I officially have a man crush on Randy Couture.   How inspiring is that guy?   People who say they're too old  should see that fight.   The man stood toe to toe with Tim too and slapped him like a red headed step child.   I reckon with the better stand up Randy would give Chuck a better run than last time for sure.  Anyway thats enough from me.  Randy Rocks!!!!!!

Cheers
Sam:asian:


----------



## tellner (Mar 5, 2007)

Some time back when Shaquille O'Neill was asked what athlete he admired most he said without hesitating "Randy Couture".


----------



## zDom (Mar 5, 2007)

I dunno about all that "man crush" stuff but Randy is my hero of the moment.

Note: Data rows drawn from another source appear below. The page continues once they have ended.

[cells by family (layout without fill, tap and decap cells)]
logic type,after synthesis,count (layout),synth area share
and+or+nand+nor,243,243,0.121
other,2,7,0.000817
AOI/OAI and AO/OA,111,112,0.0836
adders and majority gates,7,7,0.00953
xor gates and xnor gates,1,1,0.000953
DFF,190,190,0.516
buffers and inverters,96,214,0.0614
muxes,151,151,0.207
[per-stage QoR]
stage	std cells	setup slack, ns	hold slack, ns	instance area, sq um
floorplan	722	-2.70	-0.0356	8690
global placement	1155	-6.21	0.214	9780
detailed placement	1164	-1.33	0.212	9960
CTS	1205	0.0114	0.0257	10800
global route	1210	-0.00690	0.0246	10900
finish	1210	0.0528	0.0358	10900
[src/vimu_top.sv]
// Interrupt mask unit with normal and fast request lines and vectored mode
//
// Design decision made here: the address-and-strobe port.
module vimu_top (
  input wire logic core_clk,
  input wire logic rst,
  input wire logic [31:0] src_in,
  input wire logic [31:0] addr,
  input wire logic [31:0] wdata,
  input wire logic wr_stb,
  input wire logic rd_stb,
  output logic [31:0] rdata,
  output logic normal_req,
  output logic fast_request
);

  ////////////////////////////////////////////////////////////////////////////
  // Helpers

  // Address match for one register
  function automatic logic hit(input logic [31:0] a, input logic [31:0] off);
    hit = (a == off);
  endfunction : hit

  // Priority field of one source; sources without a field read level 0
  function automatic logic [2:0] prio_of(input int i, input logic [31:0] pa,
                                         input logic [31:0] pb,
                                         input logic [31:0] pc);
    logic [2:0] p;
    p = 3'h0;
    unique case (i)
      1: p = pa[6:4];
      3: p = pa[14:12];
      4: p = pa[18:16];
      5: p = pa[22:20];
      6: p = pa[26:24];
      10: p = pb[10:8];
      11: p = pb[14:12];
      12: p = pb[18:16];
      13: p = pb[22:20];
      14: p = pb[26:24];
      15: p = pb[30:28];
      16: p = pc[2:0];
      17: p = pc[6:4];
      18: p = pc[10:8];
      19: p = pc[14:12];
      default: p = 3'h0;
    endcase
    prio_of = p;
  endfunction : prio_of

  ////////////////////////////////////////////////////////////////////////////
  // State

  vimu_pkg::vimu_state_s s_r;
  vimu_pkg::vimu_state_s s_nxt;

  logic [31:0] fraw;
  logic [31:0] fmsk;
  logic [31:0] nraw;
  logic [31:0] nmsk;
  logic fast_or;
  logic [2:0] lvl [vimu_pkg::SRC_LAST:0];
  logic [3:0] blk_lvl;
  logic [vimu_pkg::SRC_LAST:0] allowed;
  logic [4:0] win_idx;
  logic [2:0] win_lvl;
  logic win_any;
  logic [31:0] vec_word;
  logic [7:0] nest_low;

  ////////////////////////////////////////////////////////////////////////////
  // Status paths

  // Software bits sit in raw and masked status at once, unmasked
  always_comb begin
    fraw = {src_in[31:2], s_r.swi_fast, 1'b0};
    fmsk[31:2] = fraw[31:2] & s_r.fast_en[31:2];
    fmsk[1] = s_r.swi_fast;
    fast_or = |fmsk[31:1];
    fmsk[0] = fast_or;
    nraw = {src_in[31:2], s_r.swi_norm, fast_or};
    nmsk[31:2] = nraw[31:2] & s_r.norm_en[31:2];
    nmsk[1] = s_r.swi_norm;
    nmsk[0] = fast_or;
  end

  // Per-source levels from the priority registers
  genvar gi;
  generate
    for (gi = 0; gi <= vimu_pkg::SRC_LAST; gi++) begin : g_lvl
      assign lvl[gi] = prio_of(gi, s_r.pa, s_r.pb, s_r.pc);
    end
  endgenerate

  // Most urgent level under service; 8 means nothing is blocked
  always_comb begin
    blk_lvl = 4'h8;
    for (int k = 7; k >= 0; k--) begin
      if (s_r.nest[k]) begin
        blk_lvl = 4'(k);
      end
    end
  end

  // A source passes only if strictly more urgent than the blocked level
  always_comb begin
    allowed = '0;
    for (int i = 1; i <= vimu_pkg::SRC_LAST; i++) begin
      allowed[i] = nmsk[i] && ({1'b0, lvl[i]} < blk_lvl);
    end
  end

  // Descending scan with <= lets the lowest bit win a tie
  always_comb begin
    win_idx = 5'h00;
    win_lvl = 3'h7;
    win_any = 1'b0;
    for (int i = vimu_pkg::SRC_LAST; i >= 1; i--) begin
      if (allowed[i] && (!win_any || lvl[i] <= win_lvl)) begin
        win_idx = 5'(i);
        win_lvl = lvl[i];
        win_any = 1'b1;
      end
    end
    if (!s_r.ctl[vimu_pkg::CTL_NORM_BIT]) begin
      win_idx = 5'h00;
    end
  end

  // Vector word: zeros, base, index, zeros
  assign vec_word = {9'h000, s_r.base, win_idx, 2'h0};

  // Lowest set nesting bit; only that one may be cleared per write
  assign nest_low = s_r.nest & (~s_r.nest + 8'h01);

  ////////////////////////////////////////////////////////////////////////////
  // Next state

  always_comb begin
    s_nxt = s_r;
    // Enable masks; a source never ends up enabled in both classes
    if (wr_stb && hit(addr, vimu_pkg::OFF_NEN)) begin
      s_nxt.norm_en = s_r.norm_en | wdata;
      s_nxt.fast_en = s_r.fast_en & ~wdata;
    end
    if (wr_stb && hit(addr, vimu_pkg::OFF_NCLR)) begin
      s_nxt.norm_en = s_r.norm_en & ~wdata;
    end
    if (wr_stb && hit(addr, vimu_pkg::OFF_FEN)) begin
      s_nxt.fast_en = s_r.fast_en | wdata;
      s_nxt.norm_en = s_r.norm_en & ~wdata;
    end
    if (wr_stb && hit(addr, vimu_pkg::OFF_FCLR)) begin
      s_nxt.fast_en = s_r.fast_en & ~wdata;
    end
    // Software interrupts set and clear both ways
    if (wr_stb && hit(addr, vimu_pkg::OFF_SWI)) begin
      s_nxt.swi_norm = wdata[vimu_pkg::SWI_NORM_BIT];
      s_nxt.swi_fast = wdata[vimu_pkg::SWI_FAST_BIT];
    end
    if (wr_stb && hit(addr, vimu_pkg::OFF_BASE)) begin
      s_nxt.base = wdata[15:0];
    end
    if (wr_stb && hit(addr, vimu_pkg::OFF_PA)) begin
      s_nxt.pa = wdata & vimu_pkg::PA_MASK;
    end
    if (wr_stb && hit(addr, vimu_pkg::OFF_PB)) begin
      s_nxt.pb = wdata & vimu_pkg::PB_MASK;
    end
    if (wr_stb && hit(addr, vimu_pkg::OFF_PC)) begin
      s_nxt.pc = wdata & vimu_pkg::PC_MASK;
    end
    if (wr_stb && hit(addr, vimu_pkg::OFF_CTL)) begin
      s_nxt.ctl = wdata[1:0];
    end
    // Clearing nest bits in level order keeps the stack honest
    if (wr_stb && hit(addr, vimu_pkg::OFF_NEST)) begin
      s_nxt.nest = s_r.nest & ~(nest_low & wdata[7:0]);
    end
    // A vector read in vectored mode pushes the winner's level
    if (rd_stb && hit(addr, vimu_pkg::OFF_VEC) && s_r.ctl[vimu_pkg::CTL_NORM_BIT]
        && win_any) begin
      s_nxt.nest[win_lvl] = 1'b1;
    end
    // Read data stand in the cycle after the strobe only
    s_nxt.rdata = vimu_pkg::RST_WORD;
    if (rd_stb) begin
      unique case (addr)
        vimu_pkg::OFF_NMSK: s_nxt.rdata = nmsk;
        vimu_pkg::OFF_NRAW: s_nxt.rdata = nraw;
        vimu_pkg::OFF_NEN: s_nxt.rdata = s_r.norm_en;
        vimu_pkg::OFF_BASE: s_nxt.rdata = {16'h0000, s_r.base};
        vimu_pkg::OFF_VEC: s_nxt.rdata = vec_word;
        vimu_pkg::OFF_PA: s_nxt.rdata = s_r.pa;
        vimu_pkg::OFF_PB: s_nxt.rdata = s_r.pb;
        vimu_pkg::OFF_PC: s_nxt.rdata = s_r.pc;
        vimu_pkg::OFF_CTL: s_nxt.rdata = {30'h00000000, s_r.ctl};
        vimu_pkg::OFF_NEST: s_nxt.rdata = {24'h000000, s_r.nest};
        vimu_pkg::OFF_FMSK: s_nxt.rdata = fmsk;
        vimu_pkg::OFF_FRAW: s_nxt.rdata = {fraw[31:1], fast_or};
        vimu_pkg::OFF_FEN: s_nxt.rdata = s_r.fast_en;
        default: s_nxt.rdata = vimu_pkg::RST_WORD;
      endcase
    end
    // Requests; nesting only gates the normal class
    s_nxt.freq = fast_or;
    if (s_r.ctl[vimu_pkg::CTL_NORM_BIT]) begin
      s_nxt.nreq = win_any;
    end else begin
      s_nxt.nreq = |nmsk;
    end
  end

  ////////////////////////////////////////////////////////////////////////////
  // Registers

  always_ff @(posedge core_clk or posedge rst) begin
    if (rst) begin
      s_r.norm_en <= vimu_pkg::RST_WORD;
      s_r.fast_en <= vimu_pkg::RST_WORD;
      s_r.swi_norm <= 1'b0;
      s_r.swi_fast <= 1'b0;
      s_r.base <= vimu_pkg::RST_BASE;
      s_r.pa <= vimu_pkg::RST_WORD;
      s_r.pb <= vimu_pkg::RST_WORD;
      s_r.pc <= vimu_pkg::RST_WORD;
      s_r.ctl <= vimu_pkg::RST_CTL;
      s_r.nest <= vimu_pkg::RST_NEST;
      s_r.rdata <= vimu_pkg::RST_WORD;
      s_r.nreq <= 1'b0;
      s_r.freq <= 1'b0;
    end else begin
      s_r <= s_nxt;
    end
  end

  assign rdata = s_r.rdata;
  assign normal_req = s_r.nreq;
  assign fast_request = s_r.freq;

endmodule : vimu_top

[config.mk]
export PLATFORM = sky130hd
export DESIGN_NAME = vimu_top
export DESIGN_NICKNAME = d
export VERILOG_FILES = /design/src/vimu_pkg.sv /design/src/vimu_top.sv
export SDC_FILE = /design/constraint.sdc
export NUM_CORES = 1
export LEC_CHECK = 0
export BUFFER_PORTS_ARGS = -buffer_cell sky130_fd_sc_hd__buf_4
export CAP_MARGIN = 20
export CORE_MARGIN = 3
export CORE_UTILIZATION = 28
export CTS_CLUSTER_DIAMETER = 150
export DETAILED_ROUTE_END_ITERATION = 16
export GPL_TIMING_DRIVEN = 0
export PLACE_DENSITY = 0.48
export SLEW_MARGIN = 10
export SYNTH_ARGS = -nofsm -noshare
export SYNTH_HDL_FRONTEND = slang
export SYNTH_SLANG_ARGS = --single-unit
[constraint.sdc]
create_clock -name core_clk -period 43.2 [get_ports core_clk]
set_input_delay 8.64 -clock core_clk [delete_from_list [all_inputs] [get_ports core_clk]]
set_output_delay 8.64 -clock core_clk [all_outputs]
set_load 0.02 [all_outputs]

Class, skill and indomitable spirit.

An inspiration to all us older guys, without a doubt 

Watch out, all you'ns young whippersnappers: us old guys can still surprise ya now and again


----------



## Andrew Green (Mar 5, 2007)

One thing about Randy is he always has the better strategy.  I think that is the most bobbing and weaving I have seen in a MMA fight, and against Tim, it was definately the right call.  Tim punches straight, and wasn't kicking.

I've never seen Randy fight like that before, he looked more like he was in a boxing match then a MMA fight for a lot of it.

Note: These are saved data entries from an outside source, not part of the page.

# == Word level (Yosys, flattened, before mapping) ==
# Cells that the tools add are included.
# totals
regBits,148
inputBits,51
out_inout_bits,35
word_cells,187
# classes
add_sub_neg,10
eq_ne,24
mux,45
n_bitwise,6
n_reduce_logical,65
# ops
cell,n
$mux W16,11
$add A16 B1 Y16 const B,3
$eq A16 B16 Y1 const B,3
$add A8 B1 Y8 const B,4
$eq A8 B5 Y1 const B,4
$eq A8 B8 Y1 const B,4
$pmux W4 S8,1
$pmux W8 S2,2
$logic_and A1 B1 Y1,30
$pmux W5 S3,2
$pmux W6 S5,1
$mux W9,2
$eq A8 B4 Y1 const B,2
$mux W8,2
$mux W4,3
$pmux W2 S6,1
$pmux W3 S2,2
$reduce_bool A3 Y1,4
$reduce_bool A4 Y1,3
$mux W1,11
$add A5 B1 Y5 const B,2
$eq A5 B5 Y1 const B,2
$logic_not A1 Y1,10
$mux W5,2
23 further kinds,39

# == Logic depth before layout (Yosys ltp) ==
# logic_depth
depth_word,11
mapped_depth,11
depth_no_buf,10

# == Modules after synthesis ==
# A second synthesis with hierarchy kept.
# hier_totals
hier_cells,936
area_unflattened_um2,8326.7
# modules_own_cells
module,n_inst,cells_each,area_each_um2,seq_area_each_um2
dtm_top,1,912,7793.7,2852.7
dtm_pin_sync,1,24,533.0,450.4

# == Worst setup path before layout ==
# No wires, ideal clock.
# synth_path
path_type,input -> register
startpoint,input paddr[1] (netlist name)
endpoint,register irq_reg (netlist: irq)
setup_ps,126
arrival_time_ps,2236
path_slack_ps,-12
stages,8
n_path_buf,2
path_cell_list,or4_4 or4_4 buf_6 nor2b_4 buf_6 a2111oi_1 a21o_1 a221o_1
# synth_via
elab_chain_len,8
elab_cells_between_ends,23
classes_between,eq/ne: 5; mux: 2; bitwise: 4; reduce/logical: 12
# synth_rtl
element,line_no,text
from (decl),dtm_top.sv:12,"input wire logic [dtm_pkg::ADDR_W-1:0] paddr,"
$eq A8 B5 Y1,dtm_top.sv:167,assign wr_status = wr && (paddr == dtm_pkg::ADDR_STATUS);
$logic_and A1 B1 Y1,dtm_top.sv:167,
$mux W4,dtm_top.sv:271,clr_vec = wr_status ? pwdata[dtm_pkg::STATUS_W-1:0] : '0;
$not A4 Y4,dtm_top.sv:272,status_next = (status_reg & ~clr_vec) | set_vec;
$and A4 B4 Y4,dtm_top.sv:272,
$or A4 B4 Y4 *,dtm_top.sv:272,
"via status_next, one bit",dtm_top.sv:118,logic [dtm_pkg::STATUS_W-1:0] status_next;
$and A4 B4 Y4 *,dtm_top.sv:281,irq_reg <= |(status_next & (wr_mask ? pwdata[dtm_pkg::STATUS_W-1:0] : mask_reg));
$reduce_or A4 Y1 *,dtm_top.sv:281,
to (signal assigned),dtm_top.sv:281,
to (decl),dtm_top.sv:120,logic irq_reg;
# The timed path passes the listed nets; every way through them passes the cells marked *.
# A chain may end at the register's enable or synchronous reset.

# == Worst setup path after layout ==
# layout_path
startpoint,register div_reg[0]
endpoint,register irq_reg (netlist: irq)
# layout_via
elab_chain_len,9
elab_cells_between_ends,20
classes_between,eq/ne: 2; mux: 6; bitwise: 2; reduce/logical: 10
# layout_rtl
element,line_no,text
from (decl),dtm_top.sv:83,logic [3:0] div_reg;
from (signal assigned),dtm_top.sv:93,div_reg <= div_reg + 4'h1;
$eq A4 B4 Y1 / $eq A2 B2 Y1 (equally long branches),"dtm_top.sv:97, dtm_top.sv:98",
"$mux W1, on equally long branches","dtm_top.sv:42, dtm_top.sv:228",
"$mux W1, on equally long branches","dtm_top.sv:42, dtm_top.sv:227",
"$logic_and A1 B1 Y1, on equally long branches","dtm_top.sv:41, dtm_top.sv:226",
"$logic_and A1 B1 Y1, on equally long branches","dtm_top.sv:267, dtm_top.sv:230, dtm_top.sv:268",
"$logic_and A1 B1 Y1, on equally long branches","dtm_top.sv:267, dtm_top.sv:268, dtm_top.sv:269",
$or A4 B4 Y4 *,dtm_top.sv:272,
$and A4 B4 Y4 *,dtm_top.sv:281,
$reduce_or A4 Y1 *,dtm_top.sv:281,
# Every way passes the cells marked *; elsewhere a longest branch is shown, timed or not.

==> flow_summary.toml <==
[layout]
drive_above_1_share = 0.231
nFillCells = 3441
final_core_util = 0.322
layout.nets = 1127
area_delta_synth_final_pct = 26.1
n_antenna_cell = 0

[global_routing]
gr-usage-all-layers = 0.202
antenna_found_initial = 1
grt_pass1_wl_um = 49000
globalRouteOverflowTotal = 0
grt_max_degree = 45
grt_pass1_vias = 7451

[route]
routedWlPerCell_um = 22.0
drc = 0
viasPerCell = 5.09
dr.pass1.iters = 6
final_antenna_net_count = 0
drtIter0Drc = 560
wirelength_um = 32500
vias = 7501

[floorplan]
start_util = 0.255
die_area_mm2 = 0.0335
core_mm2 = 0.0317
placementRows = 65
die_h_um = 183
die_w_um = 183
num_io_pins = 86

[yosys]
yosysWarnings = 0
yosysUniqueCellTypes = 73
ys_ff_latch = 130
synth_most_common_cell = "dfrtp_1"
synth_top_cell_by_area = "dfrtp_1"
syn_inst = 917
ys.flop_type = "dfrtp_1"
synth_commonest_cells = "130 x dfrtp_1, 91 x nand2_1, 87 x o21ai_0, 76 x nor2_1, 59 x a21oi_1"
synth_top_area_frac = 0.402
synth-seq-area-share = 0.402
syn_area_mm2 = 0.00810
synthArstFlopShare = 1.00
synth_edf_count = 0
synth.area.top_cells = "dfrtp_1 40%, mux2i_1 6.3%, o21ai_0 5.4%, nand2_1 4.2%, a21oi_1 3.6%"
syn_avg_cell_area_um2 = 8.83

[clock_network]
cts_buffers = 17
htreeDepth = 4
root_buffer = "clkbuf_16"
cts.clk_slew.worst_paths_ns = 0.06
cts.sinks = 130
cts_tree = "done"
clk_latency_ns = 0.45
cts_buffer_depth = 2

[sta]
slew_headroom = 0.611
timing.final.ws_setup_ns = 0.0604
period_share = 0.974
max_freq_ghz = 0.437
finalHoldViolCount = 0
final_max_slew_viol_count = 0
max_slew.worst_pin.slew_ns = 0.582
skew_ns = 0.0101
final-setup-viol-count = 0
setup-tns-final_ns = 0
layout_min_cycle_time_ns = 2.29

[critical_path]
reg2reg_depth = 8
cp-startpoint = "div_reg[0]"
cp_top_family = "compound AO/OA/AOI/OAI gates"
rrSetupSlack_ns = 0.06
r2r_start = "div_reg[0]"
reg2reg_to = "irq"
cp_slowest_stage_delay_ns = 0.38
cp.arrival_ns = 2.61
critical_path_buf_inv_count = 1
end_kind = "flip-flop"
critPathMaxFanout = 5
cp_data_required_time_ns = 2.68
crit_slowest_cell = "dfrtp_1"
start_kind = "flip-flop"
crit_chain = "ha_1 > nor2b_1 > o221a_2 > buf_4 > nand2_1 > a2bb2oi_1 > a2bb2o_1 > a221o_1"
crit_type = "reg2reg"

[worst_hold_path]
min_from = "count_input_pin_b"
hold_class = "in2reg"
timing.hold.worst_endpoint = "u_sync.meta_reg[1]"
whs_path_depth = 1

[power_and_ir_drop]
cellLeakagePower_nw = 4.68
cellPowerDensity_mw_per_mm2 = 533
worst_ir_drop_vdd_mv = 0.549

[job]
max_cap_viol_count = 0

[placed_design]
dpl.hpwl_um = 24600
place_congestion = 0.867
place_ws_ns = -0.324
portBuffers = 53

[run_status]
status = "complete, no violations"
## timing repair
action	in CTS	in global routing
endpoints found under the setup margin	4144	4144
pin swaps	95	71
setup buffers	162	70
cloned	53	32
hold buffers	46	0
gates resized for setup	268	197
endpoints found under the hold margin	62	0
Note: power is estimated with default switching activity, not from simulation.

I also know that he won't try that on Crocop, who won't hesitate to use the boot to the head that has put him into the highlight clips.  It will be interesting to see what new tricks he adds for that fight, but I still don't see him beating Crocop.  Then again, he's suprised me before... like this last weekend.


----------



## Dave Leverich (Mar 5, 2007)

He's a smart fighter for sure.
I was thinking that as well, with exception to the takedowns it looked like a boxing match for quite a bit of it.
I was amazed to _not_ see Sylvia kicking, but then I think he'd have been pretzeled in a second if he had.


----------



## The Kidd (Mar 5, 2007)

Randy is truly the MAN!


----------



## gardawamtu (Mar 5, 2007)

thetruth said:


> I officially have a man crush on Randy Couture.


I don't know, the cauliflower ear kinda turns me off.  Truly inspiring, though.  I couldn't sleep after that fight because I was so psyched.  Having been through some tough times a few years ago and hearing about him coming through those and getting his life on track really touched a nerve, too.


----------